SUMMARY Analytical solutions are derived for three modes of 1-D strike-slip frictional heating in a strip within a vertical fault zone that is embedded in an otherwise homogeneous medium. These include instantaneous and step-heating modes, as well as a preferred decay-heating mode in which the heating declines with time to a sudden end. Modelling results indicate that the evolution of temperature and pore-pressure rises varies with heating mode, but, at a time three times greater than the slip duration, the evolutionary paths for the different modes are practically indistinguishable. Generally the pressure front advances ahead of the temperature front by a distance of 1/D times the temperature-front distance, where D is the square root of the ratio of thermal to hydraulic diffusivity.

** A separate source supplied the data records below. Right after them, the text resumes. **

<file path="config.mk">
export PLATFORM = sky130hd
export DESIGN_NAME = gregorian_date_day_number_convert_core
export DESIGN_NICKNAME = d
export VERILOG_FILES = /design/src/design/gddn_pkg.sv /design/src/design/gddn_alu.sv /design/src/design/gregorian_date_day_number_convert_core.sv
export SDC_FILE = /design/constraint.sdc
export NUM_CORES = 1
export LEC_CHECK = 0
export BUFFER_PORTS_ARGS = -buffer_cell sky130_fd_sc_hd__buf_4
export CAP_MARGIN = 20
export CORE_ASPECT_RATIO = 0.6
export CORE_MARGIN = 3
export CORE_UTILIZATION = 61
export DETAILED_ROUTE_END_ITERATION = 10
export HOLD_SLACK_MARGIN = 0.12
export PLACE_DENSITY = 0.81
export SLEW_MARGIN = 40
export SYNTH_ARGS = -nofsm -noshare
export SYNTH_HDL_FRONTEND = slang
export SYNTH_SLANG_ARGS = --single-unit
</file>
<file path="constraint.sdc">
create_clock -name clk -period 7.61 [get_ports clk]
set_input_delay 1.1415 -clock clk [delete_from_list [all_inputs] [get_ports clk]]
set_output_delay 1.1415 -clock clk [all_outputs]
set_load 0.005 [all_outputs]
</file>
--- src/hdl/ifsc_pkg.sv ---
package ifsc_pkg;
   localparam logic [15:0] FORMAT_IBM = 16'd1;
   localparam logic [31:0] FLT_MAX_BITS = 32'h7F7F_FFFF;
   localparam logic [31:0] FLT_NEG_MAX_BITS = 32'hFF7F_FFFF;
   localparam logic [31:0] SIGN_BIT = 32'h8000_0000;
   localparam logic [30:0] INF_MAG = 31'h7F80_0000;

   // true when a < b under IEEE compare; NaN never less, +0 == -0
   function automatic logic ieee_less(input logic [31:0] a, input logic [31:0] b);
      logic [31:0] ka;
      logic [31:0] kb;
      logic        res;
      ka = a[31] ? ~a : (a | SIGN_BIT);
      kb = b[31] ? ~b : (b | SIGN_BIT);
      res = ka < kb;
      if (a[30:0] > INF_MAG || b[30:0] > INF_MAG) res = 1'b0;
      if (a[30:0] == 31'd0 && b[30:0] == 31'd0) res = 1'b0;
      return res;
   endfunction
endpackage

--- src/hdl/ifsc_convert.sv ---
module ifsc_convert (
   input  logic [31:0] word_in,
   input  logic        ibm_mode,
   output logic [31:0] value_out
);
   import ifsc_pkg::*;

   logic [23:0] frac;
   logic [6:0]  iexp;
   logic [4:0]  lz;
   logic [23:0] norm;
   logic signed [10:0] e;
   logic [31:0] conv;

   assign frac = word_in[23:0];
   assign iexp = word_in[30:24];

   // count leading zeros of the fraction
   always_comb begin
      lz = 5'd0;
      for (int i = 0; i < 24; i++) begin
         if (frac[i]) lz = 5'(23 - i);
      end
   end

   assign norm = frac << lz;
   assign e = $signed({2'b00, iexp, 2'b00}) - 11'sd130 - $signed({6'd0, lz});

   // build the IEEE pattern
   always_comb begin
      if (frac == 24'd0) begin
         conv = (iexp == 7'd127) ? {word_in[31], INF_MAG} : {word_in[31], 31'd0};
      end else if (e <= 11'sd0) begin
         conv = {word_in[31], 31'd0};
      end else if (e >= 11'sd255) begin
         conv = {word_in[31], INF_MAG};
      end else begin
         conv = {word_in[31], e[7:0], norm[22:0]};
      end
   end

   assign value_out = ibm_mode ? conv : word_in;
endmodule

--- src/hdl/ibm_float_sample_converter_minmax_unit.sv ---
// Channel | Dir | tdata fields (low bit up)
// req     | in  | sample_word[31:0]; tuser = first_of_set
// rsp     | out | ieee_value[31:0], running_min[63:32], running_max[95:64]
// csr     | in  | sample_format[15:0]
// One beat per cycle unless rsp stalls; each result shows in the cycle after its
// request is taken, from the single result register after convert and min/max.
// Reset is synchronous: format 1, min/max to largest/most negative finite.
// A stalled output holds; the input is taken while the result moves on.
module ibm_float_sample_converter_minmax_unit (
   input  logic        clock,
   input  logic        reset,
   input  logic        req_tvalid,
   output logic        req_tready,
   input  logic [31:0] req_tdata,   // sample_word
   input  logic        req_tuser,   // first_of_set
   output logic        rsp_tvalid,
   input  logic        rsp_tready,
   output logic [95:0] rsp_tdata,   // ieee_value, running_min, running_max
   input  logic        csr_we,
   input  logic [15:0] csr_wdata
);
   import ifsc_pkg::*;

   logic [15:0] format_ff;
   logic [31:0] min_ff, max_ff, min_in, max_in, base_min, base_max, val;
   logic        valid_ff, take;
   logic [95:0] data_ff;

   assign req_tready = !valid_ff || rsp_tready;
   assign take = req_tvalid && req_tready;

   ifsc_convert u_conv (.word_in(req_tdata), .ibm_mode(format_ff == FORMAT_IBM),
                        .value_out(val));

   // fold the sample into min and max
   always_comb begin
      base_min = req_tuser ? FLT_MAX_BITS : min_ff;
      base_max = req_tuser ? FLT_NEG_MAX_BITS : max_ff;
      min_in = ieee_less(val, base_min) ? val : base_min;
      max_in = ieee_less(base_max, val) ? val : base_max;
   end

   always_ff @(posedge clock) begin
      if (reset) begin
         format_ff <= FORMAT_IBM;
         min_ff <= FLT_MAX_BITS;
         max_ff <= FLT_NEG_MAX_BITS;
         valid_ff <= 1'b0;
      end else begin
         if (csr_we) format_ff <= csr_wdata;
         if (take) begin
            min_ff <= min_in;
            max_ff <= max_in;
            valid_ff <= 1'b1;
         end else if (rsp_tready) begin
            valid_ff <= 1'b0;
         end
      end
   end

   // hold the result beat
   always_ff @(posedge clock) begin
      if (take) data_ff <= {max_in, min_in, val};
   end

   assign rsp_tvalid = valid_ff;
   assign rsp_tdata = data_ff;

   a_hold: assert property (@(posedge clock) disable iff (reset)
      rsp_tvalid && !rsp_tready |=> rsp_tvalid && $stable(rsp_tdata))
      else $error("result dropped under stall");
   a_valid: assert property (@(posedge clock) disable iff (reset)
      take |=> rsp_tvalid)
      else $error("accepted beat produced no result");
   a_state: assert property (@(posedge clock) disable iff (reset)
      take |=> rsp_tdata[63:32] == min_ff && rsp_tdata[95:64] == max_ff)
      else $error("state mismatch");
endmodule
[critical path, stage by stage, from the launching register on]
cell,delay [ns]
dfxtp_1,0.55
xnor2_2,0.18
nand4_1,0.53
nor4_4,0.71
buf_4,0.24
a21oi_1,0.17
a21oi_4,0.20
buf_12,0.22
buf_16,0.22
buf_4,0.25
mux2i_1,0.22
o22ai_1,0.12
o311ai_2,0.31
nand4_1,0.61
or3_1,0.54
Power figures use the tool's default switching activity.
## config.mk

```make
export PLATFORM = sky130hd
export DESIGN_NAME = terminal_key_escape_decoder_flat
export DESIGN_NICKNAME = d
export VERILOG_FILES = /design/src/hdl/tkd_pkg.sv /design/src/hdl/tkd_if.sv /design/src/hdl/tkd_decode.sv /design/src/hdl/terminal_key_escape_decoder.sv /design/src/flat_wrapper.sv
export VERILOG_INCLUDE_DIRS = /design/src /design/src/hdl
export SDC_FILE = /design/constraint.sdc
export NUM_CORES = 1
export LEC_CHECK = 0
export BUFFER_PORTS_ARGS = -buffer_cell sky130_fd_sc_hd__buf_2
export CAP_MARGIN = 10
export CORE_MARGIN = 10
export CORE_UTILIZATION = 45
export CTS_CLUSTER_SIZE = 25
export DETAILED_ROUTE_END_ITERATION = 7
export GPL_TIMING_DRIVEN = 0
export PLACE_DENSITY_LB_ADDON = 0.12
export SYNTH_ARGS = -nofsm -noshare
export SYNTH_HDL_FRONTEND = slang
export SYNTH_SLANG_ARGS = --single-unit
```

## constraint.sdc

```tcl
create_clock -name clk -period 11.15 [get_ports clk]
set_input_delay 1.115 -clock clk [delete_from_list [all_inputs] [get_ports clk]]
set_output_delay 1.115 -clock clk [all_outputs]
set_load 0.005 [all_outputs]
```
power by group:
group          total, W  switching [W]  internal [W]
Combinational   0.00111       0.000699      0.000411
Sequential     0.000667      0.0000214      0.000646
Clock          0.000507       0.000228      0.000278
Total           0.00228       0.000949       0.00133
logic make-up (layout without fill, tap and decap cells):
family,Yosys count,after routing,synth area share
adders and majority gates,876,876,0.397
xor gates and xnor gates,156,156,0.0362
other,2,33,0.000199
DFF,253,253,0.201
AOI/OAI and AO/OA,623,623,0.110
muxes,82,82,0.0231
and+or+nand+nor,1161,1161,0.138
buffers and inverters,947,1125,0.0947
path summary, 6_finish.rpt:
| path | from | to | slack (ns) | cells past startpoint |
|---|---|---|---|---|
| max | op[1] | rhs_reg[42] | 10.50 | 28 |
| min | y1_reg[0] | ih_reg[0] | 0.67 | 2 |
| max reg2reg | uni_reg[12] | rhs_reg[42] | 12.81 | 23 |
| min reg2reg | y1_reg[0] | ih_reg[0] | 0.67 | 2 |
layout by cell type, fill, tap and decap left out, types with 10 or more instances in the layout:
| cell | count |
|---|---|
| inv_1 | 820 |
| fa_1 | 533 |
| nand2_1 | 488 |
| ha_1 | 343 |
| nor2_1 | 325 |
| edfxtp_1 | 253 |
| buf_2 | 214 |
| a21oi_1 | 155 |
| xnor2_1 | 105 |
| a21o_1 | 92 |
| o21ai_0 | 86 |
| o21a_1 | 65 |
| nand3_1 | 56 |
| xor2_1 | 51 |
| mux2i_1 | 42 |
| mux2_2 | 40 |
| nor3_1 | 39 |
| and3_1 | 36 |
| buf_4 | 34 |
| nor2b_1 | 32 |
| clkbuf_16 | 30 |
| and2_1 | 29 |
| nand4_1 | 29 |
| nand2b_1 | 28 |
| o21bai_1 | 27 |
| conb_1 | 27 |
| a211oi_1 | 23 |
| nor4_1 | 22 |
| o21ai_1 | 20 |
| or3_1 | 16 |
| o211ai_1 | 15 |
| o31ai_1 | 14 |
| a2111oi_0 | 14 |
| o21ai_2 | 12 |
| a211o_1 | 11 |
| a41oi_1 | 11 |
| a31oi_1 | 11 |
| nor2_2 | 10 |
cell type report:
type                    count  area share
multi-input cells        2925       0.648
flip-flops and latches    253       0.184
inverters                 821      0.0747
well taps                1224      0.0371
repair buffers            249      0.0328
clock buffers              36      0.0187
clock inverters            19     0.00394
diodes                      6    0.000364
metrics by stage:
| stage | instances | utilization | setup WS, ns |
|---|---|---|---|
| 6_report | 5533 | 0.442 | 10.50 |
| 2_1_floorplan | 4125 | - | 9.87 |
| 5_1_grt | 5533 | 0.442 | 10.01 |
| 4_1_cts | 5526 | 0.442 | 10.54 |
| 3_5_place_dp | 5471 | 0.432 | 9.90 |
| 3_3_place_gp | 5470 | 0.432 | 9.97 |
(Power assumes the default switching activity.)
<file path="config.mk">
export PLATFORM = sky130hd
export DESIGN_NAME = vfc_ctrl
export DESIGN_NICKNAME = d
export VERILOG_FILES = /design/src/rtl/core/vfc_pkg.sv /design/src/rtl/core/vfc_ctrl.sv
export SDC_FILE = /design/constraint.sdc
export NUM_CORES = 1
export LEC_CHECK = 0
export ABC_AREA = 0
export BUFFER_PORTS_ARGS = -buffer_cell sky130_fd_sc_hd__buf_2
export CAP_MARGIN = 20
export CORE_UTILIZATION = 52
export CTS_CLUSTER_SIZE = 40
export DETAILED_ROUTE_END_ITERATION = 7
export GPL_TIMING_DRIVEN = 0
export PLACE_DENSITY_LB_ADDON = 0.12
export RECOVER_POWER = 25
export SLEW_MARGIN = 25
export SYNTH_ARGS = -nofsm -noshare
export SYNTH_HDL_FRONTEND = slang
export SYNTH_SLANG_ARGS = --single-unit
</file>
<file path="constraint.sdc">
create_clock -name clk -period 1.95 [get_ports clk]
set_input_delay 0.195 -clock clk [delete_from_list [all_inputs] [get_ports clk]]
set_output_delay 0.195 -clock clk [all_outputs]
set_load 0.01 [all_outputs]
</file>
<file path="src/rtl/core/vfc_pkg.sv">
// ---------------------------------------------------------------------------
// vfc_pkg
// Shared types, constants and face tables of the culled voxel face mesher.
// ---------------------------------------------------------------------------
package vfc_pkg;

	localparam int unsigned CHUNK_WIDTH_DEF  = 16;
	localparam int unsigned CHUNK_HEIGHT_DEF = 128;

	localparam logic OP_WRITE = 1'b0;
	localparam logic OP_MESH  = 1'b1;

	localparam logic [2:0] CORNER_LAST = 3'd5;

	typedef enum logic [2:0] {
		FACE_TOP,
		FACE_BOTTOM,
		FACE_LEFT,
		FACE_RIGHT,
		FACE_FRONT,
		FACE_BACK
	} face_t;

	typedef enum logic [2:0] {
		RD_OWN,
		RD_UP,
		RD_DOWN,
		RD_LEFT,
		RD_RIGHT
	} rd_sel_t;

	typedef struct packed {
		logic       opcode;
		logic [3:0] pos_x;
		logic [6:0] pos_y;
		logic [3:0] pos_z;
		logic [3:0] cube_type;
		logic       occupied_value;
		logic       neighbor_left_solid;
		logic       neighbor_right_solid;
		logic       neighbor_front_solid;
		logic       neighbor_back_solid;
	} in_item_t;

	typedef struct packed {
		logic [23:0] vertex_word;
		logic        last_vertex;
	} out_item_t;

	typedef struct packed {
		logic    capture;
		logic    rd_en;
		rd_sel_t rd_sel;
		logic    mem_wr;
		logic    clr_en;
		logic    emit;
		face_t   face;
		logic [2:0] corner;
		logic    last;
	} dp_cmd_t;

	typedef struct packed {
		logic       opcode;
		logic [5:0] show;
		logic       out_stall;
		logic       clr_done;
	} dp_stat_t;

	// corner offsets {dx, dy, dz}, two triangles per face
	localparam logic [2:0] CORNER_TAB [6][6] = '{
		'{3'b010, 3'b110, 3'b111, 3'b111, 3'b010, 3'b011},
		'{3'b000, 3'b100, 3'b101, 3'b101, 3'b000, 3'b001},
		'{3'b011, 3'b010, 3'b000, 3'b000, 3'b011, 3'b001},
		'{3'b111, 3'b110, 3'b100, 3'b100, 3'b111, 3'b101},
		'{3'b111, 3'b101, 3'b001, 3'b001, 3'b111, 3'b011},
		'{3'b110, 3'b100, 3'b000, 3'b000, 3'b110, 3'b010}
	};

	localparam logic [2:0] NORMAL_TAB [6] = '{3'd2, 3'd6, 3'd7, 3'd1, 3'd4, 3'd4};

	function automatic logic [2:0] corner_offset(face_t face, logic [2:0] corner);
		return CORNER_TAB[face][corner];
	endfunction

	function automatic logic [2:0] normal_code(face_t face);
		return NORMAL_TAB[face];
	endfunction

endpackage

</file>
<file path="src/rtl/core/vfc_ctrl.sv">
// ---------------------------------------------------------------------------
// vfc_ctrl
// Sequencer: clearing pass, neighbor row reads, write-back and face emission.
// ---------------------------------------------------------------------------
module vfc_ctrl (
	input  logic              clk,
	input  logic              arst_n,
	input  logic              in_valid,
	output logic              in_ready,
	output vfc_pkg::dp_cmd_t  cmd,
	input  vfc_pkg::dp_stat_t stat
);
	import vfc_pkg::*;

	typedef enum logic [2:0] {
		ST_CLEAR,
		ST_IDLE,
		ST_READ,
		ST_WRITE,
		ST_WAIT,
		ST_START,
		ST_EMIT
	} state_t;

	state_t     state_q;
	rd_sel_t    rd_sel_q;
	face_t      face_q;
	logic [2:0] corner_q;

	face_t first_face;
	face_t next_face;
	logic  more;

	// lowest shown face overall, and lowest shown face above the current one
	always_comb begin
		first_face = FACE_TOP;
		next_face  = FACE_TOP;
		more       = 1'b0;
		for (int i = 5; i >= 0; i--) begin
			if (stat.show[i]) begin
				first_face = face_t'(3'(i));
				if (3'(i) > face_q) begin
					next_face = face_t'(3'(i));
					more      = 1'b1;
				end
			end
		end
	end

	assign in_ready = state_q == ST_IDLE;

	always_comb begin
		cmd         = '0;
		cmd.capture = (state_q == ST_IDLE) && in_valid;
		cmd.rd_en   = state_q == ST_READ;
		cmd.rd_sel  = rd_sel_q;
		cmd.mem_wr  = state_q == ST_WRITE;
		cmd.clr_en  = state_q == ST_CLEAR;
		cmd.emit    = (state_q == ST_EMIT) && !stat.out_stall;
		cmd.face    = face_q;
		cmd.corner  = corner_q;
		cmd.last    = (corner_q == CORNER_LAST) && !more;
	end

	always_ff @(posedge clk or negedge arst_n) begin
		if (!arst_n) begin
			state_q  <= ST_CLEAR;
			rd_sel_q <= RD_OWN;
			face_q   <= FACE_TOP;
			corner_q <= '0;
		end else begin
			case (state_q)
				ST_CLEAR: begin
					if (stat.clr_done) begin
						state_q <= ST_IDLE;
					end
				end
				ST_IDLE: begin
					if (in_valid) begin
						state_q  <= ST_READ;
						rd_sel_q <= RD_OWN;
					end
				end
				ST_READ: begin
					case (rd_sel_q)
						RD_OWN: begin
							if (stat.opcode == OP_WRITE) begin
								state_q <= ST_WRITE;
							end else begin
								rd_sel_q <= RD_UP;
							end
						end
						RD_UP:    rd_sel_q <= RD_DOWN;
						RD_DOWN:  rd_sel_q <= RD_LEFT;
						RD_LEFT:  rd_sel_q <= RD_RIGHT;
						default:  state_q  <= ST_WAIT;
					endcase
				end
				ST_WRITE: state_q <= ST_IDLE;
				ST_WAIT:  state_q <= ST_START;
				ST_START: begin
					if (stat.show == 6'd0) begin
						state_q <= ST_IDLE;
					end else begin
						face_q   <= first_face;
						corner_q <= '0;
						state_q  <= ST_EMIT;
					end
				end
				ST_EMIT: begin
					// hold while the output register is still full
					if (!stat.out_stall) begin
						if (corner_q == CORNER_LAST) begin
							corner_q <= '0;
							if (more) begin
								face_q <= next_face;
							end else begin
								state_q <= ST_IDLE;
							end
						end else begin
							corner_q <= corner_q + 3'd1;
						end
					end
				end
				default: state_q <= ST_IDLE;
			endcase
		end
	end

endmodule

</file>
; ---- After elaboration in Yosys (flattened, before gate mapping)
; Cells that the tools add are included.
[totals]
regBits = 12
latchBits = 0
mem_bits_rw = 0
mem_bits_ro = 0
input_bits = 12
out_inout_bits = 16
word_cells = 99
n_memories = 0
[op_classes]
add_sub_neg = 1
multipliers = 0
div_mod_pow = 0
n_lt_le_gt_ge = 6
eq_ne = 21
n_shift = 0
mux = 52
n_bitwise = 0
n_reduce_logical = 15
[op_table]
columns = operator, n
row1 = 3-bit two-way mux, 34
row2 = 3-bit case mux with 2 select lines, 4
row3 = 3-bit case mux with 6 select lines, 1
row4 = "3-bit by 2-bit equality test with 1-bit output, second input constant", 4
row5 = "3-bit equality test, second input constant", 4
row6 = 1-bit two-way mux, 12
row7 = "2-bit != test, second input constant", 6
row8 = 3-bit case mux with 4 select lines, 1
row9 = 7-bit AND reduction, 1
row10 = "3-bit by 1-bit equality test with 1-bit output, second input constant", 2
row11 = "1-bit by 3-bit > comparator with 1-bit output, first input constant", 2
row12 = "2-bit by 3-bit > comparator with 1-bit output, first input constant", 2
row13 = "3-bit > comparator, first input constant", 2
row14 = 3-bit zero test, 2
row15 = 6-bit zero test, 1
row16 = "3-bit != test, second input constant", 2
row17 = "5-bit by 1-bit != test with 1-bit output, second input constant", 1
row18 = 5-bit AND reduction, 1
row19 = "2-bit by 1-bit != test with 1-bit output, second input constant", 2
row20 = 4-bit AND reduction, 1
row21 = 2-bit nonzero test, 2
row22 = "3-bit by 1-bit adder with 3-bit output, second input constant", 1
row23 = 1-bit logical AND, 3
row24 = 3-bit AND reduction, 1
row25 = other kinds (2), 3

; ---- Logic depth before layout (Yosys ltp)
; Gate-level depths: netlist of run 1.
[depth]
depth_word = 17
mapped_depth = 6
depth_no_buf = 5

; ---- Worst setup path after synthesis of run 1
; OpenSTA, ideal clock, no wires.
[synth_path]
path_kind = reg-to-reg
start = register state_q[2]
end = register state_q[0]
setup_ns = 0.120
t_arrival_ns = 1.496
t_required_ns = 1.830
setup_slack_ns = 0.334
stages_incl_launch_ff = 5
path_buffers = 0
synth_period_minus_slack_ns = 1.616
cell_sequence = dfrtp_1 > nor3b_4 > or3b_1 > and2_1 > a41o_1
[synth_lines]
columns = item, line_no
row1 = start: declaration, vfc_ctrl.sv:25  ; state_t state_q;
row2 = start signal: assignment, vfc_ctrl.sv:67  ; state_q <= ST_CLEAR;
row3 = start signal: assignment, vfc_ctrl.sv:75  ; state_q <= ST_IDLE;
row4 = start signal: assignment, vfc_ctrl.sv:80  ; state_q <= ST_READ;

==> results of run 1 <==
==> stage by stage <==
stage               total power [mW]  cells  setup WS (ns)  utilization (%)
floorplan                       1.32    124          0.334                -
global placement                1.58    178          0.272             64.5
detailed placement              1.64    178          0.242             64.5
CTS                             1.80    182         0.0965             66.1
global route                    1.96    182         0.0142             66.1
finish                          1.81    182         0.0677             66.1
==> registers in the layout (all words and copies together) (netlist names) <==
signal,flops
corner_q,3
face_q,3
rd_sel_q,3
state_q,3
==> critical path, delay by kind of cell (launching register included) <==
kind	cells	cell delay (ns)
AOI/OAI and AO/OA	1	0.24
and+or+nand+nor	2	0.53
DFF	1	0.49
buffers and inverters	1	0.15
==> cells in the final DEF (no fill, tap or decap), types with 4 or more instances in the layout <==
cell	Yosys	final
buf_2	2	28
dfrtp_1	12	12
nor2_1	8	8
a21oi_1	8	8
inv_1	7	7
nor3_1	6	6
nand2_1	6	6
nand2b_1	6	6
o21ai_0	5	5
a31oi_1	4	4
nor4_1	4	4
==> cell families after synthesis <==
kind of cell    after synthesis
xor+xnor                      1
buf+inv                      12
compound gates               40
simple gates                 58
flops                        12
mux                           1
==> area by class of cell <==
| class | count | area, µm² | area share, % |
|---|---|---|---|
| multi-input cells | 100 | 762 | 57.6 |
| inverters | 7 | 26.3 | 1.99 |
| well taps | 27 | 33.8 | 2.55 |
| plain buffers | 5 | 33.8 | 2.55 |
| repair buffers | 28 | 144 | 10.9 |
| clock buffers | 3 | 22.5 | 1.70 |
| flip-flops and latches | 12 | 300 | 22.7 |
==> path summary, 6_finish.rpt <==
path	from	end	depth (start not counted)
setup / recovery	face_q[0]$_DFFE_PN0P_	cmd[0]	4
hold / removal	in_valid	rd_sel_q[2]$_DFFE_PN0P_	4
setup reg to reg	face_q[2]$_DFFE_PN0P_	state_q[2]$_DFFE_PN0P_	5
hold reg to reg	corner_q[2]$_DFFE_PN0P_	corner_q[2]$_DFFE_PN0P_	1
max in group asynchronous	arst_n	rd_sel_q[1]$_DFFE_PN0P_	2
min in group asynchronous	arst_n	face_q[0]$_DFFE_PN0P_	2
==> timing repair <==
action                    4_1_cts  5_1_grt
resized for setup               0        0
hold endpoints to repair       12        0
hold buffers                    1        0
==> where the power goes <==
part,switching (mW),internal (mW),total [mW]
Combinational,0.637,0.519,1.16
Clock,0.0805,0.0717,0.152
Sequential,0.151,0.352,0.503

A model based on the values of one plausible set of physical parameters suggests that temperature can increase by 100–320 K and pore pressure can rise by 5–16 MPa after 1 m slip under a mean resistive stress of 10 MPa. These estimates can be easily raised or lowered by 50 per cent, because some model-parameter values have uncertainties of one to two orders of magnitude. The estimated pore-pressure rise, being of the same order as the seismic stress drop, requires a large fault slip as a prerequisite. A lower pre-earthquake pore-pressure rise may bear a significant consequence on triggering earthquakes. Once a small aseismic slip begins, regardless of its initiating mechanism, the rise in pore pressure will weaken the frictional strength and lead to more slip. Pressure rise, fault weakening, and slip may reinforce one another through feedback processes that eventually escalate to earthquakes. Massive development of fractures during fault slip enlarges the pore volume; accordingly, the pore pressure is reduced and the frictional strength is raised. When the pore pressure drops below its pre-slip level, the slip stops abruptly. Thereafter, healing, sealing, compaction, and non-frictional heating re-initiate pore-pressure rise within the fault zone, setting the stage for another earthquake episode. Pre- and post-slip pore-pressure rises weaken the fault such that frictional heating is too low to yield an observable heat flow anomaly.